ACTION ITEM
From the data below, return the exact lines starting at the line containing "where the power" and ending at the line containing "cell pins on the clock port's net: 1", both included, and nothing else.

RECORD EXCERPTS
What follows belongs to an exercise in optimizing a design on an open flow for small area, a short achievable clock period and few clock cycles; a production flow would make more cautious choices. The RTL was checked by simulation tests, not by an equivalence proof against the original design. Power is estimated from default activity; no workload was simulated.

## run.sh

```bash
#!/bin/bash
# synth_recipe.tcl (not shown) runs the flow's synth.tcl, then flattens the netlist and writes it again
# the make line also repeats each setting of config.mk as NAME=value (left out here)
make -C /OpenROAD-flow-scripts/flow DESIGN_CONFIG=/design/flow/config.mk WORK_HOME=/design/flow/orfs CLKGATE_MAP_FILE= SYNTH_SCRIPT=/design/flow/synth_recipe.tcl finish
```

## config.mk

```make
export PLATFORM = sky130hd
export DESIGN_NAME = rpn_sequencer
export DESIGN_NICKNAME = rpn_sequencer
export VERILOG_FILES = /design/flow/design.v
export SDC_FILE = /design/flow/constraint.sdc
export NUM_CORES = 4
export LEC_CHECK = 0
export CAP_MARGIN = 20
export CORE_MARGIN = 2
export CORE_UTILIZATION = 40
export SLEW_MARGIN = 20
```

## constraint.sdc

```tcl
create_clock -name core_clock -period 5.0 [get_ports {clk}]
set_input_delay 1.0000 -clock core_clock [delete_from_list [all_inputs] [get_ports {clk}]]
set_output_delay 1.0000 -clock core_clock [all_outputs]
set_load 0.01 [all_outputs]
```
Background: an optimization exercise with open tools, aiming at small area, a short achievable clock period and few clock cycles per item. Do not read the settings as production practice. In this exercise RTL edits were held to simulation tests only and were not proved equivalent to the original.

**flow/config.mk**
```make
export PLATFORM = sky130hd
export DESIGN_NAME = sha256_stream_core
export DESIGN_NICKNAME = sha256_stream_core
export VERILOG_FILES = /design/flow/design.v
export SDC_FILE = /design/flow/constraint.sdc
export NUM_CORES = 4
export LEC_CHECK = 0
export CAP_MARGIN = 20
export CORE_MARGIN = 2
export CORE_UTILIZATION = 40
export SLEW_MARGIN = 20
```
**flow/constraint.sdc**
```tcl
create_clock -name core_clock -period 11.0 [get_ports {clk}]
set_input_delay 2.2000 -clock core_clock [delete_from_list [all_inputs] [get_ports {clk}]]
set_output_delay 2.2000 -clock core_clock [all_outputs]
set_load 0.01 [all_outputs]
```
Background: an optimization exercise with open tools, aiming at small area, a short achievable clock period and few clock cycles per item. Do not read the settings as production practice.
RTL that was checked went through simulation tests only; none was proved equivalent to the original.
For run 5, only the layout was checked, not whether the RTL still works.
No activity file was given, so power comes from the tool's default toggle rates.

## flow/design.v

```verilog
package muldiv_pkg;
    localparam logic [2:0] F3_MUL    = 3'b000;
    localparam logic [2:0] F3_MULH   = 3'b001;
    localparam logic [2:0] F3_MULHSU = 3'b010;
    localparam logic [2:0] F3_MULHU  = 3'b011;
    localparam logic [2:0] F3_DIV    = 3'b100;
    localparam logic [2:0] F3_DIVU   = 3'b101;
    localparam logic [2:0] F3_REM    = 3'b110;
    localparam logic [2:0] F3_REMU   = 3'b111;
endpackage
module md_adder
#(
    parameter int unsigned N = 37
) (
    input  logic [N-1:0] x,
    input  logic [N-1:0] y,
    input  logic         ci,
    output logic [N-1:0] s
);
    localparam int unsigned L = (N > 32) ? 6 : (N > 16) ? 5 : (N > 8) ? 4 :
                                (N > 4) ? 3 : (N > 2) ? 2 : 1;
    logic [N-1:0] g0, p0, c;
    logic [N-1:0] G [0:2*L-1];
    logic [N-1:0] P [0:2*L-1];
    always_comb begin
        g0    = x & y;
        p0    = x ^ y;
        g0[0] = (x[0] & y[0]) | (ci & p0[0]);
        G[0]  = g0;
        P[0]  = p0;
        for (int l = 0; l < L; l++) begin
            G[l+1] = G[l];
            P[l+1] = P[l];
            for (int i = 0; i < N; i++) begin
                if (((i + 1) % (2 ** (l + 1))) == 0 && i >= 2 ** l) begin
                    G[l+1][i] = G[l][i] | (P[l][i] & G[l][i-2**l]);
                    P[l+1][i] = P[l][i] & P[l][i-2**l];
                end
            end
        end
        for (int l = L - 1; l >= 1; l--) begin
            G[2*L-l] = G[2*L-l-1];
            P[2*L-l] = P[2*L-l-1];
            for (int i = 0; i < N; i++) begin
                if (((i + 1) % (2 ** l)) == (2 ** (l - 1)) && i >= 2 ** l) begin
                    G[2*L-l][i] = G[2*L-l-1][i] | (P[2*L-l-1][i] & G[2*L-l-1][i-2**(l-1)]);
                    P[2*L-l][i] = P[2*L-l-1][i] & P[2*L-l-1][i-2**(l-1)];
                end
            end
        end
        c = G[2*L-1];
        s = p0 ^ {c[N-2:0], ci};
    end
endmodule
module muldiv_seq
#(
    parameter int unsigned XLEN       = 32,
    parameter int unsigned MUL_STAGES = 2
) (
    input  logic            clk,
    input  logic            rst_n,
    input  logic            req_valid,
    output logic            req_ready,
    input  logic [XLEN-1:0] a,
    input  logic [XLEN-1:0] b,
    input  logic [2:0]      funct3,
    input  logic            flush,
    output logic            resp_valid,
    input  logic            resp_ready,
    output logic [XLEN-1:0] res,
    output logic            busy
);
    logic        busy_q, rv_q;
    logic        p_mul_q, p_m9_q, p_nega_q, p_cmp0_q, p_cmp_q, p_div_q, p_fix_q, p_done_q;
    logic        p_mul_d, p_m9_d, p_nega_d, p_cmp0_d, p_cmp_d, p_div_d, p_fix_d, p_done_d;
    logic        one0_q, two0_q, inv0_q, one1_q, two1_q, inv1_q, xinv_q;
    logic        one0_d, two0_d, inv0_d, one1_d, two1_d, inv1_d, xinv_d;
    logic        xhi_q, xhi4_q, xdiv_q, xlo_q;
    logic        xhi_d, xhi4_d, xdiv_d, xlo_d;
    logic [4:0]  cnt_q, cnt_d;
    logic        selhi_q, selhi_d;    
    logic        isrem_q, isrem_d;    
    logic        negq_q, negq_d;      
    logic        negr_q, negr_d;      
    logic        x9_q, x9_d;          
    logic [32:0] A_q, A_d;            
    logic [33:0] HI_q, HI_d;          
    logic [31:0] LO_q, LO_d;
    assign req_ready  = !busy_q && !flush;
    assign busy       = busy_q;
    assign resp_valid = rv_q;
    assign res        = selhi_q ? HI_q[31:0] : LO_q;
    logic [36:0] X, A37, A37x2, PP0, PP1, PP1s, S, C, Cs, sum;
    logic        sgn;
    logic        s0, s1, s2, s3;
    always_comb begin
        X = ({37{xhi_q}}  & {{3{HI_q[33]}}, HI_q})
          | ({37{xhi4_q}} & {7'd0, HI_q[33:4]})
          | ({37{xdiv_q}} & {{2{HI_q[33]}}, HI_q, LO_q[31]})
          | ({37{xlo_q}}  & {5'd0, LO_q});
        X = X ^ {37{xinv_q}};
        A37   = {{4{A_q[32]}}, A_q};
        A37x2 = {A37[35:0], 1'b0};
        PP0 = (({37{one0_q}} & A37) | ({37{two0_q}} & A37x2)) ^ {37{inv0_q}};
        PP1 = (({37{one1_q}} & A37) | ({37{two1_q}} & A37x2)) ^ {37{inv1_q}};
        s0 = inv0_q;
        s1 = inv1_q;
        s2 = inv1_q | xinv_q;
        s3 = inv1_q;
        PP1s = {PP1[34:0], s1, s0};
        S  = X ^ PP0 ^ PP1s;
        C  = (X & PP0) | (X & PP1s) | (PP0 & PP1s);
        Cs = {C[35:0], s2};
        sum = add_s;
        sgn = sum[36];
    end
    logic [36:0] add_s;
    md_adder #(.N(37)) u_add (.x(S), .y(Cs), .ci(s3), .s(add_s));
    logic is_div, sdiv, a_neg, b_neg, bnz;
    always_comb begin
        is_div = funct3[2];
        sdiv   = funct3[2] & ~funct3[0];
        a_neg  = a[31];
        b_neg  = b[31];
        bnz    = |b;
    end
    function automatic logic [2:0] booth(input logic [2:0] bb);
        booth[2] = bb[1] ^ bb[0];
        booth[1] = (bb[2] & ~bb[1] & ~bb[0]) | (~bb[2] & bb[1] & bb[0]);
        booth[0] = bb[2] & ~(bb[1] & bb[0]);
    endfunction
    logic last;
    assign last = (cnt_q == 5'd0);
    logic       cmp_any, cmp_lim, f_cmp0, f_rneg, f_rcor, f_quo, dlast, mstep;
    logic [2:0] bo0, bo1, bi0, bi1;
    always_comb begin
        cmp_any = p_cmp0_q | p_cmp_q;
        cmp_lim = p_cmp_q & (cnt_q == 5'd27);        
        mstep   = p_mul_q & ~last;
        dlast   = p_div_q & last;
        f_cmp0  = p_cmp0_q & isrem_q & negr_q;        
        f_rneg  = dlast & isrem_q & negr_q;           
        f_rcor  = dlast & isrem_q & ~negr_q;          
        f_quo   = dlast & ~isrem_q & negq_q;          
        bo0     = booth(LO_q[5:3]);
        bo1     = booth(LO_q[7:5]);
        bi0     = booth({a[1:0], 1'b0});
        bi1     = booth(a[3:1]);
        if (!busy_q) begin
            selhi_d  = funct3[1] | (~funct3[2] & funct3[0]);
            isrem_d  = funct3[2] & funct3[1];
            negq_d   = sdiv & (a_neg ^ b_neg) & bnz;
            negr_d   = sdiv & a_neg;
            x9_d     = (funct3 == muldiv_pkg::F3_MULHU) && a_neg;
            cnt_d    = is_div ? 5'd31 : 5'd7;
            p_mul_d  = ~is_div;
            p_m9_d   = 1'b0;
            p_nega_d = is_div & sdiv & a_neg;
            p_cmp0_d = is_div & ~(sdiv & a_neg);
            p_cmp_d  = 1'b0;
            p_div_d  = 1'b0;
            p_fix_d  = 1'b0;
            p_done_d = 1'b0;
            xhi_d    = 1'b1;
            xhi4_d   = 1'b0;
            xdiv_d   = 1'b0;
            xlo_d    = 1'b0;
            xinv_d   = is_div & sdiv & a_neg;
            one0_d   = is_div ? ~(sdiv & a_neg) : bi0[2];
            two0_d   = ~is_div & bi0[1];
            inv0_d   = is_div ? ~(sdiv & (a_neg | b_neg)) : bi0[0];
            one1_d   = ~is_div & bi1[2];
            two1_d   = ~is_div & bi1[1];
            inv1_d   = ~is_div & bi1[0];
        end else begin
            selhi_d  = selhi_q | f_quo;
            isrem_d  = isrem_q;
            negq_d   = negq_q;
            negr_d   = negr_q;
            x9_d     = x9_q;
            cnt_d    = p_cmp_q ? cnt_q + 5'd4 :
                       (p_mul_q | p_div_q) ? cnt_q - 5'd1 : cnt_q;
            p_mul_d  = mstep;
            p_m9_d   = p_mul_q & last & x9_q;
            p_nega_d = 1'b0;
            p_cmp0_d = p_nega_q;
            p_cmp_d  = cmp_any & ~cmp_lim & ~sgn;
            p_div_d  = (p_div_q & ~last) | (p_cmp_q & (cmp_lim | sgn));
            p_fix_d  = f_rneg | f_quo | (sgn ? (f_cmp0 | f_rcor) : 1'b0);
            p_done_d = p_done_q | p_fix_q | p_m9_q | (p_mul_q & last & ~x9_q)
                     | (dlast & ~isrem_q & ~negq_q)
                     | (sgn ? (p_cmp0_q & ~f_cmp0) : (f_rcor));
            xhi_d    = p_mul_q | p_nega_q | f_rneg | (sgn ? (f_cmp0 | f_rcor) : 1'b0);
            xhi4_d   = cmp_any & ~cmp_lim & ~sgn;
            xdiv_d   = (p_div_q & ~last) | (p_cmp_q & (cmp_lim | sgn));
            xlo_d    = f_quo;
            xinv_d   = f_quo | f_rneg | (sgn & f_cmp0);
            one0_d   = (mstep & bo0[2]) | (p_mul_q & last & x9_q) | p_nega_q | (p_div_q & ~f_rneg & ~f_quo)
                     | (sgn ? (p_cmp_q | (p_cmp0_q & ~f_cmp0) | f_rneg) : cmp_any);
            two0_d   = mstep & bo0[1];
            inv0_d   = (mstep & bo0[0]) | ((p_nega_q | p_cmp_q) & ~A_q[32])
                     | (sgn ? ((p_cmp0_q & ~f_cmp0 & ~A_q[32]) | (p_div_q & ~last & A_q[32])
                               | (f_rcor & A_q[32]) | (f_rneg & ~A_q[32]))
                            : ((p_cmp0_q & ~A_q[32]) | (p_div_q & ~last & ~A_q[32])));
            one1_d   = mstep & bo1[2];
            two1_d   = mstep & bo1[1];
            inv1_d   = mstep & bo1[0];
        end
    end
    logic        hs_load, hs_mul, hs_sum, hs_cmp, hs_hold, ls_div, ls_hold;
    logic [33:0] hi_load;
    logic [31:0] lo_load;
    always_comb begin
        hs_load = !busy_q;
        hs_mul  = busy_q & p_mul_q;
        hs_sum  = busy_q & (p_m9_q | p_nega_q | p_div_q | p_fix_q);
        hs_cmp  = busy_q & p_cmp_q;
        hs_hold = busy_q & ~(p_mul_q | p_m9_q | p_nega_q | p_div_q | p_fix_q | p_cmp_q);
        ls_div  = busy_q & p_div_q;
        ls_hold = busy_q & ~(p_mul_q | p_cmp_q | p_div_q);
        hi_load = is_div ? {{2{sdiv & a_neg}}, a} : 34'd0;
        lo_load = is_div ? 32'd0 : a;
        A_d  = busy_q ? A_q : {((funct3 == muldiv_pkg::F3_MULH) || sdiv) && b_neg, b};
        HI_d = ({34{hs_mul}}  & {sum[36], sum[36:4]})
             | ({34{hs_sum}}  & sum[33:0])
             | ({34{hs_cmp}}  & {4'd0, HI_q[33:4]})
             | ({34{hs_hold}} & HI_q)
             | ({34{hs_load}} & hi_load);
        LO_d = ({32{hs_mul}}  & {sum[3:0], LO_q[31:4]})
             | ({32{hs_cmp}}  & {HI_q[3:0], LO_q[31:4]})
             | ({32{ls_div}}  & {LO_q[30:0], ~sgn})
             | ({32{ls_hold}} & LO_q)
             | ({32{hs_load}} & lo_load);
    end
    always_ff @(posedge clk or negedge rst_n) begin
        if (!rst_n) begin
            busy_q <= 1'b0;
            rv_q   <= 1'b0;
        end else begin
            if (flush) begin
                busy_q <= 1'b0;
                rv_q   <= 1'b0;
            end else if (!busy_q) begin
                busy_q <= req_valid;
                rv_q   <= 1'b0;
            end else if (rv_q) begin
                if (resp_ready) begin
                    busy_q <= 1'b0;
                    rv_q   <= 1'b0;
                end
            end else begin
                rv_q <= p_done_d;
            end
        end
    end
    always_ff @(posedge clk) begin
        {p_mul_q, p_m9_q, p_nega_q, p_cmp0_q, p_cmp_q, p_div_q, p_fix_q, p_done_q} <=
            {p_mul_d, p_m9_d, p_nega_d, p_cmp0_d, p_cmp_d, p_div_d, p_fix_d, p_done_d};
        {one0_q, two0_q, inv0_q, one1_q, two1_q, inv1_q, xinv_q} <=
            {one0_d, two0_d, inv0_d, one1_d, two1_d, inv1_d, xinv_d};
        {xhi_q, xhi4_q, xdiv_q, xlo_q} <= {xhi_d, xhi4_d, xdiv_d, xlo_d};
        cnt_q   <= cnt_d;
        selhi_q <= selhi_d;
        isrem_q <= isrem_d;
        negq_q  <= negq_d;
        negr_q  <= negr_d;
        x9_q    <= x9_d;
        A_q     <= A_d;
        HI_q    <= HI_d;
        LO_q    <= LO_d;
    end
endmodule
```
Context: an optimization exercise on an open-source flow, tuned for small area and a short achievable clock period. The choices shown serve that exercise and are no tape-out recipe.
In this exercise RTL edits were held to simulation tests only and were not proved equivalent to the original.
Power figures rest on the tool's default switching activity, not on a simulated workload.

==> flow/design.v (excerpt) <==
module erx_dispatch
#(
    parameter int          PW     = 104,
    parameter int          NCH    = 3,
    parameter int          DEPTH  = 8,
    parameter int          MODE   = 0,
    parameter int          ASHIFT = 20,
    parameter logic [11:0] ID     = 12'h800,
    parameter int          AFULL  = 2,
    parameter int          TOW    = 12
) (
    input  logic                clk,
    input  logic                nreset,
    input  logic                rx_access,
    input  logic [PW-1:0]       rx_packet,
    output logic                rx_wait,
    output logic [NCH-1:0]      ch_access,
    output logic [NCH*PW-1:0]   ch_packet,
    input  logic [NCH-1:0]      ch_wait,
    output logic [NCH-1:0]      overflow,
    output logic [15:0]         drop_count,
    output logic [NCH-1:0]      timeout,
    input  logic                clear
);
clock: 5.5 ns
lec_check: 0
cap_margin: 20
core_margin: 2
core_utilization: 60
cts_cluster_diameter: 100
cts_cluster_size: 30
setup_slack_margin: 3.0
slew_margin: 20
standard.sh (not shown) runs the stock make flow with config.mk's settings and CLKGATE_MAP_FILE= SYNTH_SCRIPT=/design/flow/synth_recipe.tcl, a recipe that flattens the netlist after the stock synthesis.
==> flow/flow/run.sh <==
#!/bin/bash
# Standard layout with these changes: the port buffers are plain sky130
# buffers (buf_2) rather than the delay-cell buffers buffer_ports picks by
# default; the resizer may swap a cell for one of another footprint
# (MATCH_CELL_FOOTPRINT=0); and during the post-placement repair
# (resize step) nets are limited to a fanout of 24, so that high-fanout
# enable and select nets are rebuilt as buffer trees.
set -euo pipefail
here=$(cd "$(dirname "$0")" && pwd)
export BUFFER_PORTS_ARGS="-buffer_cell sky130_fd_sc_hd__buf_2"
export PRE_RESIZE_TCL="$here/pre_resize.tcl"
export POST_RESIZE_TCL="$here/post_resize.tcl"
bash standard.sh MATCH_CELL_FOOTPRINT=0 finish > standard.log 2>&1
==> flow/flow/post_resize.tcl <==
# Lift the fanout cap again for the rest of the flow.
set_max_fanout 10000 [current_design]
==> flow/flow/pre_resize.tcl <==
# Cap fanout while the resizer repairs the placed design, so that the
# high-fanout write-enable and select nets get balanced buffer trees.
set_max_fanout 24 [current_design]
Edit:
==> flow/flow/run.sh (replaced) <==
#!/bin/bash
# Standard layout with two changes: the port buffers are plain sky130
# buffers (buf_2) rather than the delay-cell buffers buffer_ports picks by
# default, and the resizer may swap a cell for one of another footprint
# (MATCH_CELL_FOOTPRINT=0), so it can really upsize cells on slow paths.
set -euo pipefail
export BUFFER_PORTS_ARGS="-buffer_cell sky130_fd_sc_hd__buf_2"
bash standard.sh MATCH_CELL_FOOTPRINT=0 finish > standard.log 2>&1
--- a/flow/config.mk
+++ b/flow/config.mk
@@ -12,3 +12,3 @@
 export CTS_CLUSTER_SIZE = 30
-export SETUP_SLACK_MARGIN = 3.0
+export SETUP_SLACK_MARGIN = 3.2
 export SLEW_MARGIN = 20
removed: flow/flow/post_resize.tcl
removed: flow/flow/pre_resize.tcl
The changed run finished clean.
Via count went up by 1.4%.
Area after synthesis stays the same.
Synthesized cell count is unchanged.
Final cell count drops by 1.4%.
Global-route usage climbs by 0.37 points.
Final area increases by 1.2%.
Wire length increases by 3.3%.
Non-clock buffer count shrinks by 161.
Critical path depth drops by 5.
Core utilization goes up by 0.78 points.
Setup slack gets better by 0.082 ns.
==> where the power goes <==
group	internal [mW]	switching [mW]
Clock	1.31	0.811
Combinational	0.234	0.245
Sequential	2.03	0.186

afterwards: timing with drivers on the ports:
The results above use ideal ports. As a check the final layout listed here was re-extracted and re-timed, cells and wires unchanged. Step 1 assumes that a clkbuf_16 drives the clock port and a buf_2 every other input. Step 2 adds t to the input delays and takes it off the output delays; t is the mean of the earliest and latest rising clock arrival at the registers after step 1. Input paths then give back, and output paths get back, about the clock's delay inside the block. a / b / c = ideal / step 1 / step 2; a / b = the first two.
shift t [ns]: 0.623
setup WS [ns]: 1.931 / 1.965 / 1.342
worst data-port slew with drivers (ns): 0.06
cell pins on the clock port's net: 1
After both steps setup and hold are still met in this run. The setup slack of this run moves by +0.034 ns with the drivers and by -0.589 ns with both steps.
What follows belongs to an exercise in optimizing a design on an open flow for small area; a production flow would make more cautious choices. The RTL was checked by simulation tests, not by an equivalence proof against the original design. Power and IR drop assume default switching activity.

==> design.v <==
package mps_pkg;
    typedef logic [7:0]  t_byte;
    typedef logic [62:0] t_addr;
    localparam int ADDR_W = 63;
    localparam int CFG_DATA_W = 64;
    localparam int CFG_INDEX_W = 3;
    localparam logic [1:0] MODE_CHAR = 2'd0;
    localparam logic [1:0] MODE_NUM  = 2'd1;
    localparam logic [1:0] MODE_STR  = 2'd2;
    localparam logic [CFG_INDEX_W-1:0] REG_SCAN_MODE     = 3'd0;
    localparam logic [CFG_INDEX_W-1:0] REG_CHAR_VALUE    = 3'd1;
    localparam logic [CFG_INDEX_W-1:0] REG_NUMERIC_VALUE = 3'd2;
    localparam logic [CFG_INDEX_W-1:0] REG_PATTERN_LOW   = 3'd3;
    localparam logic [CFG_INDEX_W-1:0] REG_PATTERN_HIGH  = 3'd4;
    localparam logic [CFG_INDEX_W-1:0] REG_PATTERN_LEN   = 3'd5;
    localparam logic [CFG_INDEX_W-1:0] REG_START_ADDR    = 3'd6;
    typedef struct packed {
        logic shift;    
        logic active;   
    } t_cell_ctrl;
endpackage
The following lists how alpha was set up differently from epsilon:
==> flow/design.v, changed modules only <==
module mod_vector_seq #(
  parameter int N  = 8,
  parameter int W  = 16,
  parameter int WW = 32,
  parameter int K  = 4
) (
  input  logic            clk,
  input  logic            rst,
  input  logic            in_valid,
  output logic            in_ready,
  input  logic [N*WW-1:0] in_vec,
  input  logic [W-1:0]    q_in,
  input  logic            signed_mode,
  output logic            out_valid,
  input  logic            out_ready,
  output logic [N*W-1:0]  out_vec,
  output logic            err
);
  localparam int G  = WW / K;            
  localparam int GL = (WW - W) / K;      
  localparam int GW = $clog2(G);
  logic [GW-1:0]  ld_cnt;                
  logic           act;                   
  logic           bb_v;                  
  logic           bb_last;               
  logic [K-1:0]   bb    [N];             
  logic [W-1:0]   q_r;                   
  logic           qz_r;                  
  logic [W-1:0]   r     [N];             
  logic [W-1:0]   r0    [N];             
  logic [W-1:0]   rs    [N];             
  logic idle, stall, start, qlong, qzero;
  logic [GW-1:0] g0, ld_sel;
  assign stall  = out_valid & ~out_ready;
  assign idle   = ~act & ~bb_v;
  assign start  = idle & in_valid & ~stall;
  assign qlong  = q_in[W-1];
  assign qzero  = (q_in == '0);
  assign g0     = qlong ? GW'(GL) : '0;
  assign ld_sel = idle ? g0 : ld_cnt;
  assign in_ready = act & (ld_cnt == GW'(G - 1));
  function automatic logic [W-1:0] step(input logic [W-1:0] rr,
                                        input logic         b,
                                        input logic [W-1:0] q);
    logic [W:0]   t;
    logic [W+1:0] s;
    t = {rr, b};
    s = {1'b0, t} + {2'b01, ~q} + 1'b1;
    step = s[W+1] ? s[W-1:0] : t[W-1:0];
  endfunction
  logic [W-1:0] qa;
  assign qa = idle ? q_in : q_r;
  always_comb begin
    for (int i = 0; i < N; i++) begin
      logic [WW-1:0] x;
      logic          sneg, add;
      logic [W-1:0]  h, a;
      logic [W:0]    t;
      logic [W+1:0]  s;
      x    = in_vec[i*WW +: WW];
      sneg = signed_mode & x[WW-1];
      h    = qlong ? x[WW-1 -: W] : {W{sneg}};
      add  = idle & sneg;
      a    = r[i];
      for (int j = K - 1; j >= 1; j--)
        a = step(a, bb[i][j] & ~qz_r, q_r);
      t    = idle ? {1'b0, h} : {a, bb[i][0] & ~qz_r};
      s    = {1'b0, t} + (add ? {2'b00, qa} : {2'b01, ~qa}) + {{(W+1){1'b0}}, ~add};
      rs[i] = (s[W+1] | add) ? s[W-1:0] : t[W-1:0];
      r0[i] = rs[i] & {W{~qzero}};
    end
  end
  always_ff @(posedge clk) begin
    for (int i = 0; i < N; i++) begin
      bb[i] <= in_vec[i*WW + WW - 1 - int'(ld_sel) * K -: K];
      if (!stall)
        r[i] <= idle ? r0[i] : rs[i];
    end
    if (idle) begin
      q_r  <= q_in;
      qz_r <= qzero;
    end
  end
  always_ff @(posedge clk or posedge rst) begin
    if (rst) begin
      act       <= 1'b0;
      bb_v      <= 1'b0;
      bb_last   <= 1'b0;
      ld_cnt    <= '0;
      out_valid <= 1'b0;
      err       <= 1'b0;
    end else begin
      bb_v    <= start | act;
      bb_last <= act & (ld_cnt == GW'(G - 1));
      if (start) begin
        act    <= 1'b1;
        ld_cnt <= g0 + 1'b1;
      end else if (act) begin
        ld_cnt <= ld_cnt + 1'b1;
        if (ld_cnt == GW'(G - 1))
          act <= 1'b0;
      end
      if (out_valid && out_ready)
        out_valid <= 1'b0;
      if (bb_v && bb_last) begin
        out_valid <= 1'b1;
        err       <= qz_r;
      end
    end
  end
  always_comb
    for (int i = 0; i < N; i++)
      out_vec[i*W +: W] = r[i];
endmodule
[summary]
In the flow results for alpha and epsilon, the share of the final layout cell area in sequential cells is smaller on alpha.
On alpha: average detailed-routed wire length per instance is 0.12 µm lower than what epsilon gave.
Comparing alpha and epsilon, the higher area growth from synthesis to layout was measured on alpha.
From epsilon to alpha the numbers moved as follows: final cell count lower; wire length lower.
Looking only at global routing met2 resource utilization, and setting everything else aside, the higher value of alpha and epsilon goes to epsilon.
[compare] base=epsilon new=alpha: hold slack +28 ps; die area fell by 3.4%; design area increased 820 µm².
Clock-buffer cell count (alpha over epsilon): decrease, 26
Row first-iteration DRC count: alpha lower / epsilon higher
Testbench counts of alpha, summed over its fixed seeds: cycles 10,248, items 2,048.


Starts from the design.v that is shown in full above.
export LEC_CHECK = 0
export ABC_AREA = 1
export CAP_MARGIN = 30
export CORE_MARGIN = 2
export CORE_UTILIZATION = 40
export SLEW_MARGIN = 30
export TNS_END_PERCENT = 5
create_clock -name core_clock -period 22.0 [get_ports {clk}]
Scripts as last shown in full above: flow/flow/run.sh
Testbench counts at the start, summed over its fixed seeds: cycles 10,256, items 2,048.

EXERCISE SOLUTION
==> where the power goes <==
group	internal [mW]	switching [mW]
Clock	1.31	0.811
Combinational	0.234	0.245
Sequential	2.03	0.186

afterwards: timing with drivers on the ports:
The results above use ideal ports. As a check the final layout listed here was re-extracted and re-timed, cells and wires unchanged. Step 1 assumes that a clkbuf_16 drives the clock port and a buf_2 every other input. Step 2 adds t to the input delays and takes it off the output delays; t is the mean of the earliest and latest rising clock arrival at the registers after step 1. Input paths then give back, and output paths get back, about the clock's delay inside the block. a / b / c = ideal / step 1 / step 2; a / b = the first two.
shift t [ns]: 0.623
setup WS [ns]: 1.931 / 1.965 / 1.342
worst data-port slew with drivers (ns): 0.06
cell pins on the clock port's net: 1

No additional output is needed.